Find recent high-liked Hugging Face models
Determine GPU requirements for large language models
Display benchmark results
Explore and visualize diverse models
Convert a Stable Diffusion XL checkpoint to Diffusers and open a PR
Compare audio representation models using benchmark results
View and compare language model evaluations
Calculate survival probability based on passenger details
Track, rank and evaluate open LLMs and chatbots
Convert PyTorch models to waifu2x-ios format
View and submit machine learning model evaluations
Open Persian LLM Leaderboard
Measure over-refusal in LLMs using OR-Bench
Model Drops Tracker is a tool designed to help users track and discover recent high-liked Hugging Face models.

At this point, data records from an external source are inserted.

**src/hdl/crop_pkg.sv**
```systemverilog
/*
 shared widths, key opcodes, register map and bus structs for the crop unit
 all positions and margins are 12 bit and wrap, no saturation anywhere
 sync is active low, blank is active high, source is progressive only
*/
package crop_pkg;

	localparam int pos_w = 12;                        // counters and margins
	localparam logic [pos_w-1:0] h_step = 12'd4;      // pixels per key press
	localparam logic [pos_w-1:0] v_step = 12'd1;      // lines per key press
	localparam logic [1:0] kbd_type_adjust = 2'd3;    // event type with adjust codes

	typedef enum logic [7:0] {
		key_reset    = 8'h41,
		key_up       = 8'h4C,
		key_down     = 8'h4D,
		key_right    = 8'h4E,
		key_left     = 8'h4F,
		key_alt_l    = 8'h64,
		key_alt_r    = 8'h65,
		key_alt_l_up = 8'hE4,
		key_alt_r_up = 8'hE5
	} key_code_e;

	typedef enum logic [3:0] {
		reg_margin_h  = 4'h0,   // left 11:0, right 27:16
		reg_margin_v  = 4'h4,   // top 11:0, bottom 27:16
		reg_mode_size = 4'h8,   // read only
		reg_status    = 4'hC    // read only
	} reg_addr_e;

	typedef struct packed {
		logic hs;
		logic vs;
		logic hblank;
		logic vblank;
	} vid_timing_t;

	typedef struct packed {
		logic [pos_w-1:0] left;
		logic [pos_w-1:0] right;
		logic [pos_w-1:0] top;
		logic [pos_w-1:0] bottom;
	} margins_t;

	typedef struct packed {
		logic [pos_w-1:0] hsize;
		logic [pos_w-1:0] vsize;
		logic [1:0]       res;
	} mode_t;

	typedef struct packed {
		logic       strobe;     // toggles once per event
		logic [1:0] evt_type;
		logic [7:0] code;
	} kbd_evt_t;

	typedef struct packed {
		logic        psel;
		logic        penable;
		logic        pwrite;
		logic [3:0]  paddr;
		logic [31:0] pwdata;
	} apb_req_t;

	typedef struct packed {
		logic [31:0] prdata;
		logic        pready;
		logic        pslverr;
	} apb_rsp_t;

endpackage

```
**src/hdl/crop_regs.sv**
```systemverilog
/*
 APB slave for margin presets and the mode snapshot, no wait states
 read data and slave error are registered in the setup phase
 the first frame after reset always counts as a mode change
*/
`timescale 1ns/1ns

module crop_regs (
	input  logic                                clk_28,
	input  logic                                rst_n,
	input  crop_pkg::apb_req_t                  apb_req,
	output crop_pkg::apb_rsp_t                  apb_rsp,
	input  crop_pkg::margins_t                  margins,
	input  logic [crop_pkg::pos_w-1:0]          hsize,
	input  logic [crop_pkg::pos_w-1:0]          vsize,
	input  logic [1:0]                          res,
	input  logic                                frame_start,
	output logic                                load,
	output logic                                load_h,
	output logic [1:0][crop_pkg::pos_w-1:0]     load_val
);
	import crop_pkg::*;

	logic        setup;
	logic        access;
	logic        addr_ok;
	logic        addr_ro;
	logic [31:0] rd_data;
	logic [31:0] prdata_q;
	logic        pslverr_q;
	mode_t       cur_mode;
	mode_t       snap;
	logic [6:0]  chg_cnt;

	assign setup  = apb_req.psel & ~apb_req.penable;
	assign access = apb_req.psel & apb_req.penable;

	always_comb begin
		addr_ok = 1'b1;
		addr_ro = 1'b0;
		rd_data = '0;
		case (apb_req.paddr)
			reg_margin_h:  rd_data = {4'h0, margins.right, 4'h0, margins.left};
			reg_margin_v:  rd_data = {4'h0, margins.bottom, 4'h0, margins.top};
			reg_mode_size: begin
				addr_ro = 1'b1;
				rd_data = {4'h0, snap.vsize, 4'h0, snap.hsize};
			end
			reg_status: begin
				addr_ro = 1'b1;
				rd_data = {17'h0, chg_cnt, 6'h0, snap.res};
			end
			default: addr_ok = 1'b0;
		endcase
	end

	// margin writes go straight to the margin store
	assign load        = access & apb_req.pwrite & addr_ok & ~addr_ro;
	assign load_h      = apb_req.paddr == reg_margin_h;
	assign load_val[0] = apb_req.pwdata[pos_w-1:0];
	assign load_val[1] = apb_req.pwdata[16 +: pos_w];

	always_ff @(posedge clk_28) begin
		if (setup) prdata_q <= apb_req.pwrite ? 32'h0 : rd_data;
	end

	always_ff @(posedge clk_28) begin
		if (!rst_n)
			pslverr_q <= 1'b0;
		else if (setup)
			pslverr_q <= ~addr_ok | (apb_req.pwrite & addr_ro);
		else if (!access)
			pslverr_q <= 1'b0;
	end

	assign apb_rsp.prdata  = prdata_q;
	assign apb_rsp.pready  = access;
	assign apb_rsp.pslverr = pslverr_q;

	//////////////////////////////////////////////////////////////////////
	// mode snapshot
	//////////////////////////////////////////////////////////////////////

	assign cur_mode = '{hsize: hsize, vsize: vsize, res: res};

	always_ff @(posedge clk_28) begin
		if (!rst_n) begin
			snap    <= '0;
			chg_cnt <= '0;
		end else if (frame_start) begin
			snap <= cur_mode;
			if (cur_mode != snap) chg_cnt <= chg_cnt + 1'd1;   // wraps at 128
		end
	end

endmodule

```
**src/hdl/frame_timer.sv**
```systemverilog
/*
 vertical measurement, vertical crop blank and the display enable
 vertical blank is updated once per line, at the end of hbl
 crop lines are one line early since the compare runs before the line steps
*/
`timescale 1ns/1ns

module frame_timer (
	input  logic                          clk_28,
	input  logic                          rst_n,
	input  crop_pkg::vid_timing_t         vid,
	input  logic                          hbl,
	input  crop_pkg::margins_t            margins,
	output logic [crop_pkg::pos_w-1:0]    vsize,
	output logic                          frame_start,
	output logic                          de
);
	import crop_pkg::*;

	logic             old_vs;
	logic             old_hs;
	logic             old_vblank;
	logic             old_hbl;
	logic [pos_w-1:0] vcnt;
	logic [pos_w-1:0] first_act;    // first active line
	logic [pos_w-1:0] last_act;     // first blank line after active
	logic [pos_w-1:0] vmax;         // frame length in lines
	logic             svbl;         // margin blank
	logic             fvbl;         // forced blank, line 0 and last 3
	logic             hde;

	wire vblank      = vid.vblank | ~vid.vs;     // combined vertical blank
	wire vs_fall     = old_vs & ~vid.vs;
	wire hs_fall     = old_hs & ~vid.hs;
	wire vblank_fall = old_vblank & ~vblank;
	wire vblank_rise = ~old_vblank & vblank;
	wire hbl_end     = old_hbl & ~hbl;

	assign de = hde & ~svbl & ~fvbl;

	//////////////////////////////////////////////////////////////////////
	// line counter and edge capture
	//////////////////////////////////////////////////////////////////////

	always_ff @(posedge clk_28) begin
		if (!rst_n) begin
			old_vs      <= 1'b1;
			old_hs      <= 1'b1;
			old_vblank  <= 1'b1;
			vcnt        <= '0;
			first_act   <= '0;
			last_act    <= '0;
			vmax        <= '0;
			vsize       <= '0;
			frame_start <= 1'b0;
		end else begin
			old_vs     <= vid.vs;
			old_hs     <= vid.hs;
			old_vblank <= vblank;

			if (!vid.vs)
				vcnt <= '0;
			else if (hs_fall)
				vcnt <= vcnt + 1'd1;

			if (vblank_fall) first_act <= vcnt;
			if (vs_fall)     vmax      <= vcnt;
			if (vblank_rise) begin
				last_act <= vcnt;
				vsize    <= vcnt - first_act;
			end

			frame_start <= vblank_fall;    // one cycle after the fall
		end
	end

	//////////////////////////////////////////////////////////////////////
	// vertical crop and enable
	//////////////////////////////////////////////////////////////////////

	always_ff @(posedge clk_28) begin
		if (!rst_n) begin
			old_hbl <= 1'b1;
			svbl    <= 1'b1;
			fvbl    <= 1'b1;
			hde     <= 1'b0;
		end else begin
			old_hbl <= hbl;
			hde     <= ~hbl;
			if (hbl_end) begin
				if (vcnt == first_act + margins.top - 1'd1)   svbl <= 1'b0;
				if (vcnt == last_act + margins.bottom - 1'd1) svbl <= 1'b1;

				if (vcnt == pos_w'(1))        fvbl <= 1'b0;
				if (vcnt == vmax - pos_w'(3)) fvbl <= 1'b1;
			end
		end
	end

endmodule

```
**src/hdl/line_timer.sv**
```systemverilog
/*
 horizontal measurement and crop blank, one pixel per clk_28
 crop edges land 2 pixels early to line up with the registered de
 margins that push an edge outside the line never match and leave it stuck
*/
`timescale 1ns/1ns

module line_timer (
	input  logic                          clk_28,
	input  logic                          rst_n,
	input  crop_pkg::vid_timing_t         vid,
	input  crop_pkg::margins_t            margins,
	output logic                          hbl,
	output logic [crop_pkg::pos_w-1:0]    hsize
);
	import crop_pkg::*;

	logic             old_hs;
	logic             old_hblank;
	logic [pos_w-1:0] hcnt;
	logic [pos_w-1:0] act_start;    // first active pixel
	logic [pos_w-1:0] act_end;      // first blank pixel after active
	logic [pos_w-1:0] hmax;         // line length
	logic             shbl;         // margin blank
	logic             fhbl;         // forced blank near the line ends

	wire hs_fall     = old_hs & ~vid.hs;
	wire hblank_fall = old_hblank & ~vid.hblank;
	wire hblank_rise = ~old_hblank & vid.hblank;

	assign hbl = fhbl | shbl | ~vid.hs;

	//////////////////////////////////////////////////////////////////////
	// pixel counter and edge capture
	//////////////////////////////////////////////////////////////////////

	always_ff @(posedge clk_28) begin
		if (!rst_n) begin
			old_hs     <= 1'b1;
			old_hblank <= 1'b1;
			hcnt       <= '0;
			act_start  <= '0;
			act_end    <= '0;
			hmax       <= '0;
			hsize      <= '0;
		end else begin
			old_hs     <= vid.hs;
			old_hblank <= vid.hblank;

			if (!vid.hs)
				hcnt <= '0;                     // held during sync
			else
				hcnt <= hcnt + 1'd1;

			if (hblank_fall) act_start <= hcnt;
			if (hs_fall)     hmax      <= hcnt;
			if (hblank_rise) begin
				act_end <= hcnt;
				hsize   <= hcnt - act_start;    // active width of this line
			end
		end
	end

	//////////////////////////////////////////////////////////////////////
	// crop blank
	//////////////////////////////////////////////////////////////////////

	always_ff @(posedge clk_28) begin
		if (!rst_n) begin
			shbl <= 1'b1;
			fhbl <= 1'b1;
		end else begin
			if (hcnt == act_start + margins.left - 2'd2) shbl <= 1'b0;
			if (hcnt == act_end + margins.right - 2'd2)  shbl <= 1'b1;

			if (hcnt == pos_w'(8))        fhbl <= 1'b0;
			if (hcnt == hmax - pos_w'(8)) fhbl <= 1'b1;   // last 8 pixels
		end
	end

endmodule

```
**src/hdl/margin_keys.sv**
```systemverilog
/*
 crop margin store, adjusted by keyboard codes or loaded over APB
 a key acts two cycles after the strobe rises, a load in the same cycle wins
 margins wrap, so stepping below zero gives a large margin
*/
`timescale 1ns/1ns

module margin_keys (
	input  logic                                clk_28,
	input  logic                                rst_n,
	input  crop_pkg::kbd_evt_t                  kbd,
	input  logic                                load,
	input  logic                                load_h,
	input  logic [1:0][crop_pkg::pos_w-1:0]     load_val,
	output crop_pkg::margins_t                  margins
);
	import crop_pkg::*;

	logic       old_stb;
	logic       key_stb;    // registered strobe edge
	logic [7:0] key_q;
	logic       alt;

	wire adj_stb  = kbd.strobe & (kbd.evt_type == kbd_type_adjust);
	wire adj_rise = adj_stb & ~old_stb;

	always_ff @(posedge clk_28) begin
		if (adj_rise) key_q <= kbd.code;
	end

	always_ff @(posedge clk_28) begin
		if (!rst_n) begin
			old_stb <= 1'b0;
			key_stb <= 1'b0;
			alt     <= 1'b0;
			margins <= '0;
		end else begin
			old_stb <= adj_stb;
			key_stb <= adj_rise;

			if (key_stb) begin
				case (key_q)
					key_reset: margins <= '0;
					key_up:    if (alt) margins.bottom <= margins.bottom + v_step;
					           else     margins.top    <= margins.top + v_step;
					key_down:  if (alt) margins.bottom <= margins.bottom - v_step;
					           else     margins.top    <= margins.top - v_step;
					key_left:  if (alt) margins.right  <= margins.right + h_step;
					           else     margins.left   <= margins.left + h_step;
					key_right: if (alt) margins.right  <= margins.right - h_step;
					           else     margins.left   <= margins.left - h_step;
					key_alt_l, key_alt_r:       alt <= 1'b1;
					key_alt_l_up, key_alt_r_up: alt <= 1'b0;
					default: ;                  // other codes ignored
				endcase
			end

			if (load) begin
				if (load_h) begin
					margins.left  <= load_val[0];
					margins.right <= load_val[1];
				end else begin
					margins.top    <= load_val[0];
					margins.bottom <= load_val[1];
				end
			end
		end
	end

endmodule

```
**src/hdl/video_crop.sv**
```systemverilog
/*
 video crop unit top, all blocks in the clk_28 pixel domain
 inputs are expected already synchronous to clk_28
*/
`timescale 1ns/1ns

module video_crop (
	input  logic                     clk_28,
	input  logic                     rst_n,
	input  crop_pkg::vid_timing_t    vid,
	input  logic [1:0]               res,
	input  crop_pkg::kbd_evt_t       kbd,
	input  crop_pkg::apb_req_t       apb_req,
	output crop_pkg::apb_rsp_t       apb_rsp,
	output logic                     de
);
	import crop_pkg::*;

	margins_t                margins;
	logic                    hbl;
	logic [pos_w-1:0]        hsize;
	logic [pos_w-1:0]        vsize;
	logic                    frame_start;
	logic                    load;
	logic                    load_h;
	logic [1:0][pos_w-1:0]   load_val;

	line_timer line_timer_inst (
		.clk_28  (clk_28),
		.rst_n   (rst_n),
		.vid     (vid),
		.margins (margins),
		.hbl     (hbl),
		.hsize   (hsize)
	);

	frame_timer frame_timer_inst (
		.clk_28      (clk_28),
		.rst_n       (rst_n),
		.vid         (vid),
		.hbl         (hbl),
		.margins     (margins),
		.vsize       (vsize),
		.frame_start (frame_start),
		.de          (de)
	);

	margin_keys margin_keys_inst (
		.clk_28   (clk_28),
		.rst_n    (rst_n),
		.kbd      (kbd),
		.load     (load),
		.load_h   (load_h),
		.load_val (load_val),
		.margins  (margins)
	);

	crop_regs crop_regs_inst (
		.clk_28      (clk_28),
		.rst_n       (rst_n),
		.apb_req     (apb_req),
		.apb_rsp     (apb_rsp),
		.margins     (margins),
		.hsize       (hsize),
		.vsize       (vsize),
		.res         (res),
		.frame_start (frame_start),
		.load        (load),
		.load_h      (load_h),
		.load_val    (load_val)
	);

endmodule

```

It simplifies the process of staying updated with the latest models in the machine learning community, focusing on models that have gained significant popularity or traction.
What models are included in Model Drops Tracker?
Model Drops Tracker focuses on models from the Hugging Face Model Hub, particularly those that have received high likes or engagement within the community.
How often is the model list updated?
The list is updated in real-time to reflect the latest models and their popularity rankings.
Can I use Model Drops Tracker for commercial purposes?
Yes, Model Drops Tracker is designed to be used by researchers, developers, and businesses alike, with a focus on open-source accessibility.